Blade Pro Setup: Your first instinct will be to install Blade Pro in your Paint Shop Pro Plugins directory. This is a good place for the “8bf” file (this is the file that runs the program) but this is not a good place for your “environments and textures” file. The reason for this is that Blade Pro will default to the last directory you had open each time you use it! I was constantly having to change the directory path to “Program Files/Paint Shop Pro 5/Plugins/Environments and Textures” every time I happened to open a new graphic from a new folder in Paint Shop Pro. So, I placed all my presets and bmp files in a folder called “Blade Pro” at my root directory. Now I just go to my “C” directory, then to the “Blade Pro” directory. Saves a lot of wear and tear on the nerves. You can actually make separate directories for different presets, but when you choose that directory, the program sometimes nags at you that Blade Pro can’t find your preset and wants you to tell it where the “Environments and Textures” directory is. If you just hit “Cancel” and ignore this message, it usually does your preset for you anyway.
Learning Blade Pro: As I stated at the beginning of this tutorial, I found using Blade Pro to be pretty confusing when I started using it because all the presets that come with the program are pretty wild. But, when I figured out how to set the program to do a “plain bevel” without all the added bells and whistles, I was then better able to figure out how everything works. What I did was to create a white “bmp” file and named it “blank”. I then loaded it into the “Environment” box, set the “Reflection” slider to “0” and set the texture to “None”. I then started working on a button shape. This allowed me to see how the various shapes effected the graphic, how the light angles worked and how changing the colors of the lights worked. It also will demonstrate what happens to a texture when you adjust the various sliders.
Your Basic Bevel: There are three presets in my zipped file for a basic bevel. They are “Bevel_Soft” and “Bevel_Shiny” and “Bevel_Flat”. The following are samples of these three bevel presets:
As I mentioned before, when you apply the Blade Pro bevel, it tends to lighten the color of your graphic or pattern. To get around this, you can make the “white” light a shade of gray. This will stop the lightening process somewhat. These wood pattern graphics were created with my “Bevel_Shiny” preset. The wood pattern graphic on the left has the light set to white whereas the one on the right has the light set to a light gray.
The following are examples of some presets I have come up with.
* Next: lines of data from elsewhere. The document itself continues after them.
## src/hrs_pkg.sv

```systemverilog
// constants for the hub reset and strap configuration sequencer
// assumes a single 100 MHz core clock; long counts are overridable at the top
package hrs_pkg;
  // clock
  localparam int  CLK_PERIOD_NS = 10;
  // configuration-select strap encodings
  localparam logic [2:0] CFG_DEFAULT = 3'h0;
  localparam logic [2:0] CFG_SMBUS   = 3'h1;
  // timing figures in their own units
  localparam real STRAP_HOLD_NS   = 16.7;
  localparam int  INACTIVE_MAX_US = 2;
  localparam int  RECOVER_MAX_US  = 500;
  localparam real EE_LOAD_MAX_MS  = 99.5;
  localparam int  SMB_LOAD_MAX_MS = 300;
  localparam int  REQ_MAX_MS      = 5;
  // derived cycle counts: least times round up, longest round down
  localparam int  STRAP_SAMPLE_CYC = int'($ceil(STRAP_HOLD_NS / CLK_PERIOD_NS));
  localparam int  INACTIVE_CYC     = (INACTIVE_MAX_US * 1000) / CLK_PERIOD_NS;
  localparam int  RECOVER_CYC      = (RECOVER_MAX_US * 1000) / CLK_PERIOD_NS;
  localparam int  EE_LOAD_CYC      = int'($floor(EE_LOAD_MAX_MS * 1.0e6 / CLK_PERIOD_NS));
  localparam int  SMB_LOAD_CYC     = (SMB_LOAD_MAX_MS * 1000000) / CLK_PERIOD_NS;
  localparam int  REQ_CYC          = (REQ_MAX_MS * 1000000) / CLK_PERIOD_NS;
  localparam int  TMR_W            = 25;
  // reset values
  localparam logic [6:0] ADDR_RESET = 7'h00;
  // sequencer states
  typedef enum logic [2:0] {
    ST_HWRST, ST_RECOVER, ST_EE_LOAD, ST_SMB_WAIT, ST_CONFIG, ST_RUN
  } hrs_state_t;
endpackage : hrs_pkg

```

## src/hrs_strap_if.sv

```systemverilog
// carrier between the sequencer and the strap capture block
// assumes all members are on i_clk and the pins are already synchronised
`timescale 1ns/1ps
`default_nettype none
interface hrs_strap_if #(parameter int PORTS = 4, parameter int FIXED = 2);
  logic             sample;
  logic             clear;
  logic [2:0]       cfg_raw;
  logic [FIXED-1:0] fixed_raw;
  logic [PORTS-1:0] led_raw;
  logic             valid;
  logic             default_mode;
  logic             smbus_mode;
  logic [FIXED-1:0] fixed_q;
  logic [PORTS-1:0] led_q;
  modport cap (input sample, clear, cfg_raw, fixed_raw, led_raw,
               output valid, default_mode, smbus_mode, fixed_q, led_q);
  modport seq (output sample, clear, cfg_raw, fixed_raw, led_raw,
               input valid, default_mode, smbus_mode, fixed_q, led_q);
endinterface : hrs_strap_if
`default_nettype wire

```

## src/hrs_reset_seq.sv

```systemverilog
// hub reset and strap configuration sequencer, top level
// assumes pins arrive asynchronously; hub logic handshakes sit on i_clk
//
// Overview of operation
// - all three config straps zero selects built-in defaults and strap sampling.
// - bits not controlled by a strap take their built-in default value.
// - a strap pin pulled high reads one, pulled low reads zero.
// - led strap high means led driven active low, low means active high.
// - led straps sampled after reset release, applied only in default mode.
// - hardware reset disables ports and removes port power unless charging enabled.
// - hardware reset disables transceivers, differential pairs go high impedance.
// - hardware reset aborts every transaction at once, no state kept.
// - hardware reset returns all internal registers to defaults, mostly zero.
// - oscillator and pll are stopped while hardware reset is asserted.
// - operational within 500 us of release, then eeprom read starts at once.
// - in strap mode outputs reach inactive states within 2 us of release.
// - eeprom load takes at most 99.5 ms, attach follows within 100 ms.
// - self-powered smbus setups have no load limit; device waits as long as needed.
// - each standard request completes within 5 ms.
// - usb bus reset sets address to zero and unconfigured state.
// - usb bus reset removes port power unless charging is enabled.
// - usb bus reset clears transaction buffers and leaves suspend.
// - usb bus reset is never forwarded downstream.
// - smbus mode waits without limit, attaches only after the load.
// - attach control bit signals attach and write-protects configuration memory (write-protect set in smbus mode only).
`timescale 1ns/1ps
`default_nettype none
module hrs_reset_seq #(
  parameter int PORTS        = 4,
  parameter int FIXED        = 2,
  parameter int RECOVER_CYC  = hrs_pkg::RECOVER_CYC,
  parameter int EE_LOAD_CYC  = hrs_pkg::EE_LOAD_CYC,
  parameter int SMB_LOAD_CYC = hrs_pkg::SMB_LOAD_CYC,
  parameter int REQ_CYC      = hrs_pkg::REQ_CYC
) (
  input  wire logic             i_clk,
  input  wire logic             i_rst,
  input  wire logic             i_ce,
  // pins
  input  wire logic             i_reset_pin_n,
  input  wire logic [2:0]       i_cfg_sel,
  input  wire logic [FIXED-1:0] i_fixed_device_straps,
  input  wire logic [PORTS-1:0] i_port_led_straps,
  input  wire logic             i_charging_port_enable,
  input  wire logic             i_self_powered,
  // hub core handshakes
  input  wire logic             i_ee_done,
  input  wire logic             i_smb_attach,
  input  wire logic             i_usb_bus_reset,
  input  wire logic             i_set_addr,
  input  wire logic [6:0]       i_addr,
  input  wire logic             i_set_config,
  input  wire logic             i_suspend,
  input  wire logic             i_req_start,
  input  wire logic             i_req_done,
  input  wire logic [PORTS-1:0] i_port_power_req,
  input  wire logic [PORTS-1:0] i_led_on,
  // outputs
  output logic                  o_osc_en,
  output logic                  o_pll_en,
  output logic                  o_phy_en,
  output logic                  o_txn_abort,
  output logic                  o_regs_default,
  output logic [PORTS-1:0]      o_port_enable,
  output logic [PORTS-1:0]      o_port_power_enable,
  output logic [PORTS-1:0]      o_port_led_out,
  output logic [PORTS-1:0]      o_port_led_oe_n,
  output logic [FIXED-1:0]      o_fixed_device,
  output logic                  o_outputs_active,
  output logic                  o_ee_start,
  output logic                  o_ee_timeout,
  output logic                  o_smb_late,
  output logic                  o_cfg_apply,
  output logic                  o_attach,
  output logic                  o_cfg_write_protect,
  output logic [6:0]            o_dev_addr,
  output logic                  o_configured,
  output logic                  o_suspended,
  output logic                  o_tt_clear,
  output logic                  o_req_force_done
);
  localparam int W = hrs_pkg::TMR_W;

  initial begin
    if (PORTS < 1 || FIXED < 1)
      $error("port and strap counts must be at least one");
    if (RECOVER_CYC < 1 || EE_LOAD_CYC < 1 || SMB_LOAD_CYC < 1 || REQ_CYC < 1)
      $error("timing counts must be at least one cycle");
    if (RECOVER_CYC >= 2**W || EE_LOAD_CYC >= 2**W || SMB_LOAD_CYC >= 2**W || REQ_CYC >= 2**W)
      $error("timing count too wide for the timer");
  end

  // two-flop synchronisers for every pin; first stage read only by the second
  localparam int SW = 3 + FIXED + PORTS + 3;
  logic [SW-1:0] pin_meta_q;
  logic [SW-1:0] pin_sync_q;
  always_ff @(posedge i_clk) begin
    if (i_ce) begin
      pin_meta_q <= {i_reset_pin_n, i_charging_port_enable, i_self_powered,
                     i_cfg_sel, i_fixed_device_straps, i_port_led_straps};
      pin_sync_q <= pin_meta_q;
    end
  end

  logic             rst_pin_n_s;
  logic             charge_s;
  logic             self_pwr_s;
  logic [2:0]       cfg_s;
  logic [FIXED-1:0] fixed_s;
  logic [PORTS-1:0] led_s;
  assign {rst_pin_n_s, charge_s, self_pwr_s, cfg_s, fixed_s, led_s} = pin_sync_q;

  // hardware reset: core reset or the synchronised reset pin held low
  logic hw_rst;
  assign hw_rst = i_rst || !rst_pin_n_s;

  hrs_pkg::hrs_state_t state_q;
  logic [7:0]          since_q;    // cycles since release, saturating
  logic                tmr_load;
  logic [W-1:0]        tmr_count;
  logic                tmr_exp;
  logic                req_busy_q;
  logic                req_exp;

  hrs_strap_if #(.PORTS(PORTS), .FIXED(FIXED)) st ();

  assign st.clear     = hw_rst;
  assign st.cfg_raw   = cfg_s;
  assign st.fixed_raw = fixed_s;
  assign st.led_raw   = led_s;
  // sample just past the strap hold time after release
  assign st.sample    = (state_q == hrs_pkg::ST_RECOVER)
                        && (since_q == 8'(hrs_pkg::STRAP_SAMPLE_CYC));

  hrs_strap_capture u_cap (
    .i_clk (i_clk),
    .i_ce  (i_ce),
    .st    (st)
  );

  hrs_timer #(.W(W)) u_seq_tmr (
    .i_clk     (i_clk),
    .i_ce      (i_ce),
    .i_load    (tmr_load),
    .i_count   (tmr_count),
    .o_expired (tmr_exp)
  );

  hrs_timer #(.W(W)) u_req_tmr (
    .i_clk     (i_clk),
    .i_ce      (i_ce),
    .i_load    (i_req_start),
    .i_count   (W'(REQ_CYC)),
    .o_expired (req_exp)
  );

  // timer loads on entry to each timed state
  always_comb begin
    tmr_load  = 1'b0;
    tmr_count = '0;
    case (state_q)
      hrs_pkg::ST_HWRST: begin
        tmr_load  = !hw_rst;
        tmr_count = W'(RECOVER_CYC);
      end
      hrs_pkg::ST_RECOVER: begin
        tmr_load  = tmr_exp && st.valid && !st.default_mode;
        tmr_count = st.smbus_mode ? W'(SMB_LOAD_CYC) : W'(EE_LOAD_CYC);
      end
      default: begin
        tmr_load  = 1'b0;
        tmr_count = '0;
      end
    endcase
  end

  // start-up sequence; hardware reset drops every state at once
  always_ff @(posedge i_clk) begin
    if (i_ce) begin
      if (hw_rst) begin
        state_q <= hrs_pkg::ST_HWRST;
      end else begin
        case (state_q)
          hrs_pkg::ST_HWRST:
            state_q <= hrs_pkg::ST_RECOVER;
          hrs_pkg::ST_RECOVER:
            if (tmr_exp && st.valid) begin
              if (st.default_mode)
                state_q <= hrs_pkg::ST_CONFIG;
              else if (st.smbus_mode)
                state_q <= hrs_pkg::ST_SMB_WAIT;
              else
                state_q <= hrs_pkg::ST_EE_LOAD;
            end
          hrs_pkg::ST_EE_LOAD:
            if (i_ee_done || tmr_exp)
              state_q <= hrs_pkg::ST_CONFIG;
          hrs_pkg::ST_SMB_WAIT:
            if (i_smb_attach)
              state_q <= hrs_pkg::ST_CONFIG;
          hrs_pkg::ST_CONFIG:
            state_q <= hrs_pkg::ST_RUN;
          hrs_pkg::ST_RUN:
            state_q <= hrs_pkg::ST_RUN;
          default:
            state_q <= hrs_pkg::ST_HWRST;
        endcase
      end
    end
  end

  // cycles since release, for strap sampling and inactive-output timing
  always_ff @(posedge i_clk) begin
    if (i_ce) begin
      if (hw_rst)
        since_q <= 8'h00;
      else if (since_q != 8'hFF)
        since_q <= since_q + 8'h01;
    end
  end

  // clocks, transceivers, aborts and default load follow hardware reset
  always_ff @(posedge i_clk) begin
    if (i_ce) begin
      o_osc_en       <= !hw_rst;
      o_pll_en       <= !hw_rst;
      o_phy_en       <= !hw_rst && (state_q == hrs_pkg::ST_RUN);
      o_txn_abort    <= hw_rst;
      o_regs_default <= hw_rst;
    end
  end

  // outputs go inactive well inside the limit: one cycle after sampling
  always_ff @(posedge i_clk) begin
    if (i_ce) begin
      if (hw_rst)
        o_outputs_active <= 1'b0;
      else if (st.valid && since_q <= 8'(hrs_pkg::INACTIVE_CYC))
        o_outputs_active <= 1'b1;
    end
  end

  // led pins: released in reset so the strap can be read, then driven
  always_ff @(posedge i_clk) begin
    if (i_ce) begin
      if (hw_rst || !st.valid) begin
        o_port_led_oe_n <= '1;
        o_port_led_out  <= '0;
      end else begin
        o_port_led_oe_n <= '0;
        // a high strap inverts the drive: lit means low
        o_port_led_out  <= i_led_on ^ st.led_q;
      end
      o_fixed_device <= st.fixed_q;
    end
  end

  // sequencer pulses and sticky timing flags
  always_ff @(posedge i_clk) begin
    if (i_ce) begin
      if (hw_rst) begin
        o_ee_start   <= 1'b0;
        o_ee_timeout <= 1'b0;
        o_smb_late   <= 1'b0;
        o_cfg_apply  <= 1'b0;
      end else begin
        o_ee_start  <= tmr_load && (state_q == hrs_pkg::ST_RECOVER) && !st.smbus_mode;
        o_cfg_apply <= (state_q == hrs_pkg::ST_CONFIG);
        if (state_q == hrs_pkg::ST_EE_LOAD && tmr_exp && !i_ee_done)
          o_ee_timeout <= 1'b1;
        // self-powered hubs have no load limit; only bus-powered ones flag it
        if (state_q == hrs_pkg::ST_SMB_WAIT && tmr_exp && !self_pwr_s)
          o_smb_late <= 1'b1;
      end
    end
  end

  // attach and write-protect follow the configured state
  always_ff @(posedge i_clk) begin
    if (i_ce) begin
      if (hw_rst) begin
        o_attach            <= 1'b0;
        o_cfg_write_protect <= 1'b0;
      end else if (state_q == hrs_pkg::ST_CONFIG) begin
        o_attach            <= 1'b1;
        o_cfg_write_protect <= st.smbus_mode;
      end
    end
  end

  // usb-level state; a bus reset only touches upstream-facing state
  always_ff @(posedge i_clk) begin
    if (i_ce) begin
      if (hw_rst) begin
        o_dev_addr   <= hrs_pkg::ADDR_RESET;
        o_configured <= 1'b0;
        o_suspended  <= 1'b0;
        o_tt_clear   <= 1'b0;
      end else if (i_usb_bus_reset) begin
        o_dev_addr   <= hrs_pkg::ADDR_RESET;
        o_configured <= 1'b0;
        o_suspended  <= 1'b0;
        o_tt_clear   <= 1'b1;
      end else begin
        o_tt_clear <= 1'b0;
        if (i_set_addr && state_q == hrs_pkg::ST_RUN)
          o_dev_addr <= i_addr;
        if (i_set_config && state_q == hrs_pkg::ST_RUN)
          o_configured <= 1'b1;
        o_suspended <= i_suspend && state_q == hrs_pkg::ST_RUN;
      end
    end
  end

  // downstream ports: no bus reset is passed on, only power is cut unless charging is enabled
  always_ff @(posedge i_clk) begin
    if (i_ce) begin
      if (hw_rst) begin
        o_port_enable       <= '0;
        o_port_power_enable <= charge_s ? '1 : '0;
      end else if (i_usb_bus_reset) begin
        o_port_enable       <= o_port_enable;
        o_port_power_enable <= charge_s ? o_port_power_enable : '0;
      end else if (state_q == hrs_pkg::ST_RUN) begin
        o_port_enable       <= '1;
        o_port_power_enable <= i_port_power_req | (charge_s ? o_port_power_enable : '0);
      end
    end
  end

  // request watchdog forces completion one cycle after the time limit
  always_ff @(posedge i_clk) begin
    if (i_ce) begin
      if (hw_rst || i_usb_bus_reset) begin
        req_busy_q       <= 1'b0;
        o_req_force_done <= 1'b0;
      end else begin
        o_req_force_done <= req_busy_q && req_exp && !i_req_done;
        if (i_req_start)
          req_busy_q <= 1'b1;
        else if (i_req_done || req_exp)
          req_busy_q <= 1'b0;
      end
    end
  end
endmodule : hrs_reset_seq
`default_nettype wire

```

## src/hrs_strap_capture.sv

```systemverilog
// latches configuration straps once per hardware reset
// assumes sample is a pulse after reset release and clear covers reset
`timescale 1ns/1ps
`default_nettype none
module hrs_strap_capture (
  input  wire logic  i_clk,
  input  wire logic  i_ce,
  hrs_strap_if.cap   st
);
  logic [2:0] cfg_q;
  logic       valid_q;
  logic [$bits(st.fixed_q)-1:0] fixed_q;
  logic [$bits(st.led_q)-1:0]   led_q;

  // first sample after release wins; later samples ignored until next reset
  always_ff @(posedge i_clk) begin
    if (i_ce) begin
      if (st.clear) begin
        valid_q <= 1'b0;
        cfg_q   <= 3'h0;
        fixed_q <= '0;
        led_q   <= '0;
      end else if (st.sample && !valid_q) begin
        valid_q <= 1'b1;
        cfg_q   <= st.cfg_raw;
        fixed_q <= st.fixed_raw;
        led_q   <= st.led_raw;
      end
    end
  end

  assign st.valid        = valid_q;
  assign st.default_mode = valid_q && (cfg_q == hrs_pkg::CFG_DEFAULT);
  assign st.smbus_mode   = valid_q && (cfg_q == hrs_pkg::CFG_SMBUS);
  // outside default mode the strap values do not apply: defaults are zero
  assign st.fixed_q = st.default_mode ? fixed_q : '0;
  assign st.led_q   = st.default_mode ? led_q : '0;
endmodule : hrs_strap_capture
`default_nettype wire

```

## src/hrs_timer.sv

```systemverilog
// down counter: load a count, expired rises when it reaches zero
// assumes load and count come from the same clock domain
`timescale 1ns/1ps
`default_nettype none
module hrs_timer #(
  parameter int W = 25
) (
  input  wire logic         i_clk,
  input  wire logic         i_ce,
  input  wire logic         i_load,
  input  wire logic [W-1:0] i_count,
  output logic              o_expired
);
  logic [W-1:0] cnt_q;

  // reload has priority so a restart in the expiry cycle is not missed
  always_ff @(posedge i_clk) begin
    if (i_ce) begin
      if (i_load) begin
        cnt_q <= i_count;
      end else if (cnt_q != '0) begin
        cnt_q <= cnt_q - W'(1);
      end
    end
  end

  // expiry ignores load: the sequencer reloads off expiry, so gating it would loop
  assign o_expired = (cnt_q == '0);
endmodule : hrs_timer
`default_nettype wire

```

## config.mk

```make
export PLATFORM = sky130hd
export DESIGN_NAME = hrs_reset_seq
export DESIGN_NICKNAME = d
export VERILOG_FILES = /design/src/hrs_pkg.sv /design/src/hrs_strap_if.sv /design/src/hrs_reset_seq.sv /design/src/hrs_strap_capture.sv /design/src/hrs_timer.sv
export SDC_FILE = /design/constraint.sdc
export NUM_CORES = 1
export LEC_CHECK = 0
export BUFFER_PORTS_ARGS = -buffer_cell sky130_fd_sc_hd__buf_2
export CAP_MARGIN = 20
export CORE_MARGIN = 2
export CORE_UTILIZATION = 52
export DETAILED_ROUTE_END_ITERATION = 7
export GPL_ROUTABILITY_DRIVEN = 0
export HOLD_SLACK_MARGIN = 0.12
export PLACE_DENSITY = 0.72
export SYNTH_ARGS = -nofsm -noshare
export SYNTH_HDL_FRONTEND = slang
export SYNTH_SLANG_ARGS = --single-unit
```

## constraint.sdc

```tcl
create_clock -name i_clk -period 2.7 [get_ports i_clk]
set_input_delay 0.27 -clock i_clk [delete_from_list [all_inputs] [get_ports i_clk]]
set_output_delay 0.27 -clock i_clk [all_outputs]
set_load 0.005 [all_outputs]
```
They are all in my Presets zip file which you can download by clicking here. All these presets started with a white fill. You can change the colors somewhat by starting out with a colored fill. You can also colorize the metal preset by playing with the Iridescence settings. Note: The Blade Pro header graphic on this page was created with the “Gold_Old” setting.
![]() Copper |
![]() Metal |
![]() Gold_Shiny |
![]() Gold_Old |
![]() Gold_Black |
![]() Silver |
![]() Chrome |
![]() Chrome (blue text) |
![]() Chrome 1 |
![]() Chrome 1 (blue text) |
![]() Candy |
![]() Black_Glass |
The Candy color of the above preset can be changed by changing the light colors. With the Black Glass preset, you can lower the “Glassiness” setting and change the black light to a colored light for an interesting effect. |
Following are some buttons I created with Blade Pro:
The first two are the gold_shiny and metal presets. The two wood buttons and the blue button were made with my “button” preset.